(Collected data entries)
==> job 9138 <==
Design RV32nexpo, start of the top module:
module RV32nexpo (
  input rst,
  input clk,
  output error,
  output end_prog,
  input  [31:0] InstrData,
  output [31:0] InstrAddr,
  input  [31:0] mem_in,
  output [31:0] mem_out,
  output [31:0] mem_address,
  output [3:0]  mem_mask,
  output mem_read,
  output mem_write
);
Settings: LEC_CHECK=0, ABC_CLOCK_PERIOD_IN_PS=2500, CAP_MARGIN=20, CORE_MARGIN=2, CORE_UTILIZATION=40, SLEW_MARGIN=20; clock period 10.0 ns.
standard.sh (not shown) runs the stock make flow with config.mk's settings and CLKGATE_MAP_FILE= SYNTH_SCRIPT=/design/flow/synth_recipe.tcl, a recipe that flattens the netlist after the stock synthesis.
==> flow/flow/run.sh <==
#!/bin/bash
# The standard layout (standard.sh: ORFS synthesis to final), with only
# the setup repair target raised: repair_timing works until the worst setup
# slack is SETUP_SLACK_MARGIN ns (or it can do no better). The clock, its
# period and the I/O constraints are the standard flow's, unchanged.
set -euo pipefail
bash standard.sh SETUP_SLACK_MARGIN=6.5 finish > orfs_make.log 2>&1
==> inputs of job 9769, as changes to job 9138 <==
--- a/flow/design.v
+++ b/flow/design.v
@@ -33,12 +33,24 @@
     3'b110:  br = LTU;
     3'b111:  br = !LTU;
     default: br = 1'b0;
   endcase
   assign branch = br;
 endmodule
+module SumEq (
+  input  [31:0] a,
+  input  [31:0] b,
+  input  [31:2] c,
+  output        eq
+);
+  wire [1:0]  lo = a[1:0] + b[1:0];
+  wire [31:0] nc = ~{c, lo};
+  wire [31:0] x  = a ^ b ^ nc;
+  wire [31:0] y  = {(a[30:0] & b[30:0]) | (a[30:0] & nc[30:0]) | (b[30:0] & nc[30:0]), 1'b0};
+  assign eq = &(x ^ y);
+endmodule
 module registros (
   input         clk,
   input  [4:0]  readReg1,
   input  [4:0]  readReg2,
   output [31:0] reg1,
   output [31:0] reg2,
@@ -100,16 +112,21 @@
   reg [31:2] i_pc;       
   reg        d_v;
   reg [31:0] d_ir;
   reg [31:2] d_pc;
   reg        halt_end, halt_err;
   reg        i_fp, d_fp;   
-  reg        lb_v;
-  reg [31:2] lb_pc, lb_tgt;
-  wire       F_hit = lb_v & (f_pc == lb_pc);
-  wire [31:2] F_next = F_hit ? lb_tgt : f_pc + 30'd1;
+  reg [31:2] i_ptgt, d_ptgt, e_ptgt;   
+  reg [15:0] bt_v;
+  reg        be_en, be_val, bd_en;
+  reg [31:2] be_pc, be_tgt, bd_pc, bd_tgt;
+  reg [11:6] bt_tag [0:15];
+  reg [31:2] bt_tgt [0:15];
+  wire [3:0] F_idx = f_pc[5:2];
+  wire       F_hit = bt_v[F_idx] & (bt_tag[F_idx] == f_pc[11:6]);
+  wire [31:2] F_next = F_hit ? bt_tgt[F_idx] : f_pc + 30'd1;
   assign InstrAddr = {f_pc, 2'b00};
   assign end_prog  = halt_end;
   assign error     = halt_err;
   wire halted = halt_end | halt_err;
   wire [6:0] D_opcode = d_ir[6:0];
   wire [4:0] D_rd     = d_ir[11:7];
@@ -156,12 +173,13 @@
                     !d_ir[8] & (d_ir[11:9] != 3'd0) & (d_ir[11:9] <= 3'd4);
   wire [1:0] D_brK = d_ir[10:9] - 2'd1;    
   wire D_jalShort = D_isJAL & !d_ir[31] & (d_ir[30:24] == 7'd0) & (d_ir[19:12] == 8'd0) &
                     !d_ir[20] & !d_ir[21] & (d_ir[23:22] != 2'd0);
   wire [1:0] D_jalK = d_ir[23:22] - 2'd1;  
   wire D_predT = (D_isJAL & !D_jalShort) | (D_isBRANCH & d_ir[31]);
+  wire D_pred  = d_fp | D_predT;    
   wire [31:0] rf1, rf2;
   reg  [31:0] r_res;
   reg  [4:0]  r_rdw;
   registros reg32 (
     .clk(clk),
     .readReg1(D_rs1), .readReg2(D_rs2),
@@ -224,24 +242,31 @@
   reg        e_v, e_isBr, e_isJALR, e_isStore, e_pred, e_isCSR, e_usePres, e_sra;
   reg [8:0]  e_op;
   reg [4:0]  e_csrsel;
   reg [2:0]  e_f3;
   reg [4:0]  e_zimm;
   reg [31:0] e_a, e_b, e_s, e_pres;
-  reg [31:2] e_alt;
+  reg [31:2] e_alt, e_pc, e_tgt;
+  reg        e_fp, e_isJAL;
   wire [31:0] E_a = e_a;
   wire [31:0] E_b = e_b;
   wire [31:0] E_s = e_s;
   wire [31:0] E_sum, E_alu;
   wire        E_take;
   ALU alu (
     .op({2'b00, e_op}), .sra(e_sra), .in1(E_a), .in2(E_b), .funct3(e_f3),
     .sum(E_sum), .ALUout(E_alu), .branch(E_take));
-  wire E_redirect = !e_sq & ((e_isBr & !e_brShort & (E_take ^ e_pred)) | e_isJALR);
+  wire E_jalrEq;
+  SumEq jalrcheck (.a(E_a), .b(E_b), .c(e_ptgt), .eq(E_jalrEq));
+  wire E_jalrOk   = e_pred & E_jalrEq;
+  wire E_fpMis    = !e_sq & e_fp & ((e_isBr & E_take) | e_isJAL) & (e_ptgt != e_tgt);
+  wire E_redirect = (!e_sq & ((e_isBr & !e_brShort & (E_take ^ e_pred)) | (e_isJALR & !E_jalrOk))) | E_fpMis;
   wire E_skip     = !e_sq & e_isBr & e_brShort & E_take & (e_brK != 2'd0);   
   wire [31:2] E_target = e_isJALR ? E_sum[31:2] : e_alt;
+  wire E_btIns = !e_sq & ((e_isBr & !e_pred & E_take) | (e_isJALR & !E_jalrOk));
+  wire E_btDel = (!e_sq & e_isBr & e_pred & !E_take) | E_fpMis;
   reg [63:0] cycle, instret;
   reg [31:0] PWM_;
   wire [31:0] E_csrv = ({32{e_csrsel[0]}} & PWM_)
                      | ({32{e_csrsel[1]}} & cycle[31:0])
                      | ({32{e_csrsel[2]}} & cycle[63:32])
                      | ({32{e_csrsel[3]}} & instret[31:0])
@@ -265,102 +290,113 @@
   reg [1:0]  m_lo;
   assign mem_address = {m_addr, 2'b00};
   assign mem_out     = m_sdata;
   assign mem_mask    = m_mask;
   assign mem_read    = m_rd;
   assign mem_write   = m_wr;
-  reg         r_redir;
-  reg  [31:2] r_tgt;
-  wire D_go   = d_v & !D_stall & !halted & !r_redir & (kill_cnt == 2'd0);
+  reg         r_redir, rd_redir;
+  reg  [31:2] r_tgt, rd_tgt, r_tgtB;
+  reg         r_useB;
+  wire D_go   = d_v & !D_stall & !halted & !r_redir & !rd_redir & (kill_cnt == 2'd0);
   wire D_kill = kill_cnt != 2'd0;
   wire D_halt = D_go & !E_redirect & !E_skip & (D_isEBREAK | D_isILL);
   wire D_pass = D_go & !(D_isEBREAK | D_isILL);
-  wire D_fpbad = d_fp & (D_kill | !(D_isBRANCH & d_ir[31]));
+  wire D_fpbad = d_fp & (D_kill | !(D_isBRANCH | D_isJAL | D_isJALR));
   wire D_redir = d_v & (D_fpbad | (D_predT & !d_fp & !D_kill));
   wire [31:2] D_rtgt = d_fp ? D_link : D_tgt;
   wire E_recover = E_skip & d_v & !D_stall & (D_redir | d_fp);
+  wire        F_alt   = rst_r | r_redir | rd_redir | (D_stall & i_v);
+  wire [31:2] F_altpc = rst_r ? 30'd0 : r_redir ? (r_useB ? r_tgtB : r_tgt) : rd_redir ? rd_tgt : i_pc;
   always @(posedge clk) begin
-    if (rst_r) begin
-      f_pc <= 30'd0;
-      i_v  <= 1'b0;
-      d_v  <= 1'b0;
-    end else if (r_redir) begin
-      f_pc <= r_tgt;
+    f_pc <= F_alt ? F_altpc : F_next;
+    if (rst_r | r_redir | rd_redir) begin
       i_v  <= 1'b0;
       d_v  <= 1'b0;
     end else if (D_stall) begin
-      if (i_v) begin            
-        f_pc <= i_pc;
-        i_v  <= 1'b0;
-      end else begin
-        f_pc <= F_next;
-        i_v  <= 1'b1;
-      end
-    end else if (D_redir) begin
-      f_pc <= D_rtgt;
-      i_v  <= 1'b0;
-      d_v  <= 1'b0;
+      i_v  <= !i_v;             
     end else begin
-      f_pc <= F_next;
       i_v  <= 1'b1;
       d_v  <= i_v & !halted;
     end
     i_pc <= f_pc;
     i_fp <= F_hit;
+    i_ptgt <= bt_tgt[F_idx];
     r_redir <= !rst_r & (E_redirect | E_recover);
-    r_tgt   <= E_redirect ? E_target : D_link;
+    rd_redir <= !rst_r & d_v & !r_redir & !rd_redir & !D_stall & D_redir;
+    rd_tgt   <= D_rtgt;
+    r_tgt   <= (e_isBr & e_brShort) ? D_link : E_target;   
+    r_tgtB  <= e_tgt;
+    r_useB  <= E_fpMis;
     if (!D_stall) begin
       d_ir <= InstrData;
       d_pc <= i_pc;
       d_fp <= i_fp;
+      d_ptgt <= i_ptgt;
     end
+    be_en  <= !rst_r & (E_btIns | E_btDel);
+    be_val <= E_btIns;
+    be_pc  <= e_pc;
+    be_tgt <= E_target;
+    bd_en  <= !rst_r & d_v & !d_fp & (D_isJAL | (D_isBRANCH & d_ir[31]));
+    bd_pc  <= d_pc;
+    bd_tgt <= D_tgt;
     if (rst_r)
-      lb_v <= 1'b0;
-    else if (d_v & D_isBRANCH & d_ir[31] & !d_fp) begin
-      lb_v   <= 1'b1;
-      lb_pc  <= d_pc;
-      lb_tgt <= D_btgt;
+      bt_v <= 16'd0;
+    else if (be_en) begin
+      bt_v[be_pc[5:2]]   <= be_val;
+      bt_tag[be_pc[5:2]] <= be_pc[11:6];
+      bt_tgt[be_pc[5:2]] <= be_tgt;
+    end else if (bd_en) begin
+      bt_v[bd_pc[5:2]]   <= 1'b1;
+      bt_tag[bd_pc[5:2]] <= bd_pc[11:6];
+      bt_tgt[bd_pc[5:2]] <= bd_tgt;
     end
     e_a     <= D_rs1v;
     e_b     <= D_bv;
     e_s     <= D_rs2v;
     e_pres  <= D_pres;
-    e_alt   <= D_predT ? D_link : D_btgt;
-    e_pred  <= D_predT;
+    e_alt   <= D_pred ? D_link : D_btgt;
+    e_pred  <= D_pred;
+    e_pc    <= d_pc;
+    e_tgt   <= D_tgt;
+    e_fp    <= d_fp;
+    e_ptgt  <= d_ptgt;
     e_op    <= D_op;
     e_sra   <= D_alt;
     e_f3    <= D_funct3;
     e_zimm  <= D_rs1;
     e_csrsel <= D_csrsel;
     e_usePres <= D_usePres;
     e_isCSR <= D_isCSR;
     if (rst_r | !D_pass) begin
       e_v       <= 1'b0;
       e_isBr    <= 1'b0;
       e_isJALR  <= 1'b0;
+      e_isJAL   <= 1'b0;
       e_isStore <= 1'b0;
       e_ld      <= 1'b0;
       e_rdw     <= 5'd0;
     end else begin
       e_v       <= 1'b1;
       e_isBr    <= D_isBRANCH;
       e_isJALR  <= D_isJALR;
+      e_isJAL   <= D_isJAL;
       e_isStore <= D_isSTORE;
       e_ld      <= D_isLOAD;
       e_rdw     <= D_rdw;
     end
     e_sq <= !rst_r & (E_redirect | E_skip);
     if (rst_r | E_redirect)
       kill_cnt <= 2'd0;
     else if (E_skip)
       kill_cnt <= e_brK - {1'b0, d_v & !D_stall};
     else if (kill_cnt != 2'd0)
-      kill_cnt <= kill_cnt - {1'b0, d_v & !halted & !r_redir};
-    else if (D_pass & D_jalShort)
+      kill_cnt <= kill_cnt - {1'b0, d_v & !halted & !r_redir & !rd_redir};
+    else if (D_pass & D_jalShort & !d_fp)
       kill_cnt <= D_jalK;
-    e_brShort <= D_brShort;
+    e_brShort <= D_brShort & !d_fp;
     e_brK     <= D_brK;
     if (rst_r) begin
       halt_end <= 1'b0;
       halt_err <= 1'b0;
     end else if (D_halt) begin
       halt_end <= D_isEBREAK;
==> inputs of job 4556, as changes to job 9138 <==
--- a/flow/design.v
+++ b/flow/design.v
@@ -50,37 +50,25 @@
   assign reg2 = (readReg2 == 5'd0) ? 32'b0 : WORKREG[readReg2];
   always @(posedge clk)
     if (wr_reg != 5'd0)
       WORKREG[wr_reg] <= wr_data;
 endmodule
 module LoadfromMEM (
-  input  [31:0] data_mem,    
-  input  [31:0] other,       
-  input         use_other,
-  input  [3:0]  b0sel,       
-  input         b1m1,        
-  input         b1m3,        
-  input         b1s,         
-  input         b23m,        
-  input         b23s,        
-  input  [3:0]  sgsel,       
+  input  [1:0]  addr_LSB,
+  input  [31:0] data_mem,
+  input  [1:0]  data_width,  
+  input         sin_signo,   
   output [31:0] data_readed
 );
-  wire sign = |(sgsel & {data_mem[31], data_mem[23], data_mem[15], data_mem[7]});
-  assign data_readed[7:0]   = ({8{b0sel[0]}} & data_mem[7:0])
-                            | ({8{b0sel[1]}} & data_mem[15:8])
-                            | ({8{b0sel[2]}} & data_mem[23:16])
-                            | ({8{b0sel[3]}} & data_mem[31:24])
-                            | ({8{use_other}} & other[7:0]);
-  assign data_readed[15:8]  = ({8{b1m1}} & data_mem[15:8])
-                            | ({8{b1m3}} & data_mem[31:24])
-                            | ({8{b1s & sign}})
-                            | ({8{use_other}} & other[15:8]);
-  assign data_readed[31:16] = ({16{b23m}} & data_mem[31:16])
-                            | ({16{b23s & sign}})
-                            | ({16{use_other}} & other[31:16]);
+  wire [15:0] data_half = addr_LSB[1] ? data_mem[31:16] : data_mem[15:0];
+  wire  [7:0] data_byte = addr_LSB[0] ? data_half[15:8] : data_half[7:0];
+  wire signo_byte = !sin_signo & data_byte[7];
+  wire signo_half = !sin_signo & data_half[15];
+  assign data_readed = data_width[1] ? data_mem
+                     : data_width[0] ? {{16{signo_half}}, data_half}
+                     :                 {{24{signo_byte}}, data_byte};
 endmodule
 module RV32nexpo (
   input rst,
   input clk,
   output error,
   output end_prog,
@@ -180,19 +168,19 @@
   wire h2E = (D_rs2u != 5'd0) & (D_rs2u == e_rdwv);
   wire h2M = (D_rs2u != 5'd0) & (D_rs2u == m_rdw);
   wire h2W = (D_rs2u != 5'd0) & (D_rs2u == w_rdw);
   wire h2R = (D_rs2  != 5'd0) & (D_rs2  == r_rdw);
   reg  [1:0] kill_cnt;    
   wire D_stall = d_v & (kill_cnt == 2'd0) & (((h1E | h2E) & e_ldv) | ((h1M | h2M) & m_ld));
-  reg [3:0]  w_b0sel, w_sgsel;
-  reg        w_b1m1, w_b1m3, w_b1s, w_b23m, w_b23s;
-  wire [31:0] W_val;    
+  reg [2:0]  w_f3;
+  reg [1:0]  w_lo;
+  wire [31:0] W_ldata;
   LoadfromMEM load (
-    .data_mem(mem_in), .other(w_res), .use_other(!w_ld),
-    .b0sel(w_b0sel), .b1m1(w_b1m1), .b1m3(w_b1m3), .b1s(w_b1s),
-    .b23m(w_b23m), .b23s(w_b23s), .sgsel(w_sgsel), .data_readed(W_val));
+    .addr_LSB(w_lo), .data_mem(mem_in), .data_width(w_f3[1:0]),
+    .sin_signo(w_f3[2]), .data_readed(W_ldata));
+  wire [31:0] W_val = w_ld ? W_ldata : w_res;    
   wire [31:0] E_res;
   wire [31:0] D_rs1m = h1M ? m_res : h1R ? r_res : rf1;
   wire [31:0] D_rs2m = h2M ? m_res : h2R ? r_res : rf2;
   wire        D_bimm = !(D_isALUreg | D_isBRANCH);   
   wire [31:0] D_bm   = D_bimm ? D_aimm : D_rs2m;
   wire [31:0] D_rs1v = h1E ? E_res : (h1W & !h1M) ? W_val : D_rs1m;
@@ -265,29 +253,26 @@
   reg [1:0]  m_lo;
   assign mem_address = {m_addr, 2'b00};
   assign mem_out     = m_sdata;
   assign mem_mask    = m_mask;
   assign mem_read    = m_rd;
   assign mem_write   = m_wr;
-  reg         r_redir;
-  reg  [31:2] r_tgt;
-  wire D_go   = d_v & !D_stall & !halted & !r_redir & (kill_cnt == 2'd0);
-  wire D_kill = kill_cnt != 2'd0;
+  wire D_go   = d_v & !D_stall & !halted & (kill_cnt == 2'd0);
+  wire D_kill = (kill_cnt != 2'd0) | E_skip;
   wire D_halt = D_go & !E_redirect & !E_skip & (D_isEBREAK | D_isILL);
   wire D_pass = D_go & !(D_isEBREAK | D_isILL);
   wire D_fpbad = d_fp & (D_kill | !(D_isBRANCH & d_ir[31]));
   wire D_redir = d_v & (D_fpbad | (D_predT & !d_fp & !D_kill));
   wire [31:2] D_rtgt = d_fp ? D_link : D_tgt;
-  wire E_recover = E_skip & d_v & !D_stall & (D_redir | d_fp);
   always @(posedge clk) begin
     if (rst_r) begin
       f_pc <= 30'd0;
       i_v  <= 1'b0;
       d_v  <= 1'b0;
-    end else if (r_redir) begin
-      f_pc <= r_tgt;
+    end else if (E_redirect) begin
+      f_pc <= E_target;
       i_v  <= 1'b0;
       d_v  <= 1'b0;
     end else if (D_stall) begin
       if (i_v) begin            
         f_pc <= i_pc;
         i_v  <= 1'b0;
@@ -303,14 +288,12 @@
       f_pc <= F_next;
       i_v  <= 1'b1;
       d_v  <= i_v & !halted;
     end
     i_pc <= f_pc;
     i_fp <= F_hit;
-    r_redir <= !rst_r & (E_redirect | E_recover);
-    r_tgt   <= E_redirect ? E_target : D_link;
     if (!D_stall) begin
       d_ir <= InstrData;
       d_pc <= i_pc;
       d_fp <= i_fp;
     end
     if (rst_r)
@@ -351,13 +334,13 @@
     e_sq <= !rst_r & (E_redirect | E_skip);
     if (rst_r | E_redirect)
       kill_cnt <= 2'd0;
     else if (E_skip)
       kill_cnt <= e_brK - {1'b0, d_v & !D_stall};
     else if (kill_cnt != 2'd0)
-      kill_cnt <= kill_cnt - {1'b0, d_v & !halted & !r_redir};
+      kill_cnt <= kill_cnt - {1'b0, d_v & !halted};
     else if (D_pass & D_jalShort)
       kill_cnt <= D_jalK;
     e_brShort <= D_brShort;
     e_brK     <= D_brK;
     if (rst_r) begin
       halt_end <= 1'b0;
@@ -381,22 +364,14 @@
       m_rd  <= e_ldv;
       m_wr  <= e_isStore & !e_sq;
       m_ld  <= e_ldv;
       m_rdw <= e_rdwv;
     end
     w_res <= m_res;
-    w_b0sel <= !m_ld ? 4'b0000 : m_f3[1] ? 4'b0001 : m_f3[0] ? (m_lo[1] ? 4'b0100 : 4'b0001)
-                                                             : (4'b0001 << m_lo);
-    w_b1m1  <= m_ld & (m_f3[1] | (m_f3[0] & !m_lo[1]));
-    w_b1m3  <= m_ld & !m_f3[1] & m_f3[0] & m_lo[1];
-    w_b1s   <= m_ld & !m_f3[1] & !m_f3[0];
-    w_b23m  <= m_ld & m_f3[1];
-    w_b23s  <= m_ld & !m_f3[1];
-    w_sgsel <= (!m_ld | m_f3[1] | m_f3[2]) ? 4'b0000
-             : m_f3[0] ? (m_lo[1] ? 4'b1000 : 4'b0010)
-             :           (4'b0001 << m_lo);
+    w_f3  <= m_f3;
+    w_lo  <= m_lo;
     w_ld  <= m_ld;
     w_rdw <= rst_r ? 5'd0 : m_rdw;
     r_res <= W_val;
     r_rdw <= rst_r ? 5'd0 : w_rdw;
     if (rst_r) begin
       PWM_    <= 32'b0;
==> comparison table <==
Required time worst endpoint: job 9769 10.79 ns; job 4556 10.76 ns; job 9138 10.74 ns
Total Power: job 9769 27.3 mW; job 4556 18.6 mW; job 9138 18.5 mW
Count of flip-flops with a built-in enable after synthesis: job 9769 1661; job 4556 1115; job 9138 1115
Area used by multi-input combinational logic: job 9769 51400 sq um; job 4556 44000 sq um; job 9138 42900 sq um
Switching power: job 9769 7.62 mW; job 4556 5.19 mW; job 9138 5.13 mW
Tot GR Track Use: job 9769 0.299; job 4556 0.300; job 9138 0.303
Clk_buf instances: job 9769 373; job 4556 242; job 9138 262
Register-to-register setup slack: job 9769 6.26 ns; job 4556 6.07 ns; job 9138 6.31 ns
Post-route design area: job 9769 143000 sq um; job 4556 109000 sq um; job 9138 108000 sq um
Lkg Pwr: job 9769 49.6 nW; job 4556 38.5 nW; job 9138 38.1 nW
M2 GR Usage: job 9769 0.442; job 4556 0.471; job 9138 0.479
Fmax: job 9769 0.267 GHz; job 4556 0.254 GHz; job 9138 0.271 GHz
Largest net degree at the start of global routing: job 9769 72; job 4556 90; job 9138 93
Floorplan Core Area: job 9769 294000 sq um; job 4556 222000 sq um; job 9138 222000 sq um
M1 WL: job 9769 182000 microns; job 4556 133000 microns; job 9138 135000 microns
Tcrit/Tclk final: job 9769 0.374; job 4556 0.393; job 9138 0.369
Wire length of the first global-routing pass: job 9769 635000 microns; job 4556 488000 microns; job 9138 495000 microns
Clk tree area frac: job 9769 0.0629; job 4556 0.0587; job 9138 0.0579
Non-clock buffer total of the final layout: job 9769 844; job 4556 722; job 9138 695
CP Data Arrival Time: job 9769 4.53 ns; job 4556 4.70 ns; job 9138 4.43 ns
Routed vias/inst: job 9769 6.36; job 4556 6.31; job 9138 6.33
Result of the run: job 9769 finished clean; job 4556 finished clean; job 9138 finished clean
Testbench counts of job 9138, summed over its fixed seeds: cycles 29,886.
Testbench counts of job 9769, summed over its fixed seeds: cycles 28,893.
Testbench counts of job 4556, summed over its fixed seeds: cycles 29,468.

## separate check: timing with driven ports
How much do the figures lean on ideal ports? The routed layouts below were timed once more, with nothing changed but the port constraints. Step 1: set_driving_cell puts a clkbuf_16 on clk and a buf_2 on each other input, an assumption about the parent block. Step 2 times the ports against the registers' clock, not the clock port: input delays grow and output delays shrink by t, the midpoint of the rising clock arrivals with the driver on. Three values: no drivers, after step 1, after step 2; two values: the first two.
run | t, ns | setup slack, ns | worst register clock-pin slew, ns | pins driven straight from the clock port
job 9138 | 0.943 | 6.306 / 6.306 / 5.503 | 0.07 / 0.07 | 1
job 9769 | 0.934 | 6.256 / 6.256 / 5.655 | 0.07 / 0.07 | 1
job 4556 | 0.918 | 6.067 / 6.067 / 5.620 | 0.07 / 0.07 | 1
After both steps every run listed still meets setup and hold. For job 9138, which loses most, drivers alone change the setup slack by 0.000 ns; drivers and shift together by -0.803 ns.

● What to produce: Please copy, exactly and with nothing else, the lines above beginning at the line that has "wire [4:0] D_rd" and ending with the line that has "wire [1:0] D_jalK = d_ir[23:22] - 2'd1;".

● Task response:
   wire [4:0] D_rd     = d_ir[11:7];
@@ -156,12 +173,13 @@
                     !d_ir[8] & (d_ir[11:9] != 3'd0) & (d_ir[11:9] <= 3'd4);
   wire [1:0] D_brK = d_ir[10:9] - 2'd1;    
   wire D_jalShort = D_isJAL & !d_ir[31] & (d_ir[30:24] == 7'd0) & (d_ir[19:12] == 8'd0) &
                     !d_ir[20] & !d_ir[21] & (d_ir[23:22] != 2'd0);
   wire [1:0] D_jalK = d_ir[23:22] - 2'd1;  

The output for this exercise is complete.